Haloperidol, but not methylphenidate, fully restores LTD in DAT-KO mice, (a, left) Time course of mean low frequency stimulation-induced LTD (arrow) calculated from slices of WT (N = 8) and KO (N = 5) mice in the presence of haloperidol. (a, right) Summary histograms of the percent in fEPSP slope averaged from the last 15 min of recordings performed in the presence of haloperidol. (b, left) Time course of mean low frequency stimulation-induced LTD (arrow) in WT (N = 6) and KO (N = 6) mice in the presence of methylphenidate. (b, right) Summary histograms of the percent in fEPSP slope averaged from the last 15 min of recordings performed in the presence of methylphenidate. The dotted line represents percentage of baseline.
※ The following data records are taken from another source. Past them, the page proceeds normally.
Context: an optimization exercise on an open-source flow, tuned for small area, a short achievable clock period and few clock cycles. The choices shown serve that exercise and are no tape-out recipe. Only simulation tests tie the RTL to the original design; equivalence was not proved. No activity file was given, so power comes from the tool's default toggle rates.

### flow/design.v
package rv_isa_pkg;
    typedef enum logic [6:0] {
        OPC_OP     = 7'b0110011,
        OPC_OP_IMM = 7'b0010011,
        OPC_LUI    = 7'b0110111,
        OPC_AUIPC  = 7'b0010111,
        OPC_BRANCH = 7'b1100011,
        OPC_JAL    = 7'b1101111,
        OPC_JALR   = 7'b1100111,
        OPC_LOAD   = 7'b0000011,
        OPC_STORE  = 7'b0100011
    } opcode_e;
    localparam logic [2:0] F3_ADD  = 3'b000;   
    localparam logic [2:0] F3_SLL  = 3'b001;
    localparam logic [2:0] F3_SLT  = 3'b010;
    localparam logic [2:0] F3_SLTU = 3'b011;
    localparam logic [2:0] F3_XOR  = 3'b100;
    localparam logic [2:0] F3_SR   = 3'b101;   
    localparam logic [2:0] F3_OR   = 3'b110;
    localparam logic [2:0] F3_AND  = 3'b111;
    localparam logic [2:0] F3_BEQ  = 3'b000;
    localparam logic [2:0] F3_BNE  = 3'b001;
    localparam logic [2:0] F3_BLT  = 3'b100;
    localparam logic [2:0] F3_BGE  = 3'b101;
    localparam logic [2:0] F3_BLTU = 3'b110;
    localparam logic [2:0] F3_BGEU = 3'b111;
    localparam logic [6:0] F7_ALT  = 7'b0100000;   
    typedef struct packed {
        logic [6:0] funct7;
        logic [4:0] rs2;
        logic [4:0] rs1;
        logic [2:0] funct3;
        logic [4:0] rd;
        opcode_e    opcode;
    } r_fmt_t;
    typedef struct packed {
        logic [11:0] imm;
        logic [4:0]  rs1;
        logic [2:0]  funct3;
        logic [4:0]  rd;
        opcode_e     opcode;
    } i_fmt_t;
    typedef struct packed {
        logic [6:0] imm_hi;
        logic [4:0] rs2;
        logic [4:0] rs1;
        logic [2:0] funct3;
        logic [4:0] imm_lo;
        opcode_e    opcode;
    } s_fmt_t;
    typedef struct packed {
        logic       imm12;
        logic [5:0] imm10_5;
        logic [4:0] rs2;
        logic [4:0] rs1;
        logic [2:0] funct3;
        logic [3:0] imm4_1;
        logic       imm11;
        opcode_e    opcode;
    } b_fmt_t;
    typedef struct packed {
        logic [19:0] imm;
        logic [4:0]  rd;
        opcode_e     opcode;
    } u_fmt_t;
    typedef struct packed {
        logic       imm20;
        logic [9:0] imm10_1;
        logic       imm11;
        logic [7:0] imm19_12;
        logic [4:0] rd;
        opcode_e    opcode;
    } j_fmt_t;
    typedef union packed {
        r_fmt_t r;
        i_fmt_t i;
        s_fmt_t s;
        b_fmt_t b;
        u_fmt_t u;
        j_fmt_t j;
    } instr_u;
endpackage
This design comes from an exercise in tuning for small area on the open sky130 flow, not from production work.
At most, simulation tests tie the RTL to the original design; equivalence was not proved.
Only the layout flow was run in run 3; the RTL was not checked for function there.
The clock port is modelled as an ideal driver; clocking choices that lean on that would not hold on a real chip.
No activity file was given, so power comes from the tool's default toggle rates.

[flow/design.v]
package bmem_pkg;
    localparam int BEAT_W      = 64;
    localparam int BEATS       = 4;
    localparam int LINE_W      = BEAT_W * BEATS;
    localparam int OFFSET_BITS = 5;
endpackage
Values represent means ± s.e.m. (n) represent numbers of slices per group. **P< 0.01.

Figure 3

DAT-KO mice exhibit normal spatial reference memory, but show disrupted reversal learning in the Morris watermaze. Performance of WT, HT, and KO mice during acquisition trials of the place (a) and reversal (c) learning. The results are expressed as distance traveled (cm) and proportion of successful trials. Probe trial of the place (b) and reversal learning (d). Mice were scored for the percentage of distance traveled in the four quadrants: north-est (NE), south-est (SE), south-west (SW), and north-west (NW), and for the number of annulus crossings. The targeted quadrant and platform are indicated in black. The horizontal line indicates the distance traveled using a random search strategy. Values represent means ± s.e.m. (n = 8 mice per group).

Figure 4

DAT-KO mice are severely impaired in the cued version of the Morris watermaze. (a) Performance of WT, HT, and KO mice on the spontaneous cued version, (b) Performance of WT and KO mice in the cued version with the platform kept at a fixed position. Results are expressed as mean distance traveled (top) and proportion of successful trials (bottom). Values represent means ± s.e.m. (n = 5–7 mice per group).

Figure 5

Haloperidol improves the performances of DAT-KO mice in the cued version of the Morris watermaze. (a) Total locomotor horizontal activity in WT and KO mice automatically recorded over a 2-h period after acute injection of saline or haloperidol (n = 5–8 mice per group), (b) Performance of WT and KO mice in the cued version of the watermaze. Thirty minutes before each daily session, mutant mice were injected with haloperidol (0.075 mg/kg, i.p.) and WT mice received a saline injection. Results are expressed as mean distance traveled (top) and proportion of successful trials (bottom). Values represent means ± s.e.m. (n = 8 mice per group).

Figure 6

Methylphenidate does not improve the performance of DAT-KO mice in the cued version of the Morris watermaze. (a) Locomotor dose-response to administration of methylphenidate in DAT-KO mice over a 2-h period (n = 5–15 mice per group), (b) Performance of the WT and KO in the cued version following methylphenidate treatment. Fifteen minutes before each daily session, mutant mice were injected with methylphenidate (80 mg/kg, i.p.), and WT mice received a saline injection. All results are expressed as mean distance traveled (top) and proportion of successful trials (bottom). Values represent means ± s.e.m. (n = 8 mice per group).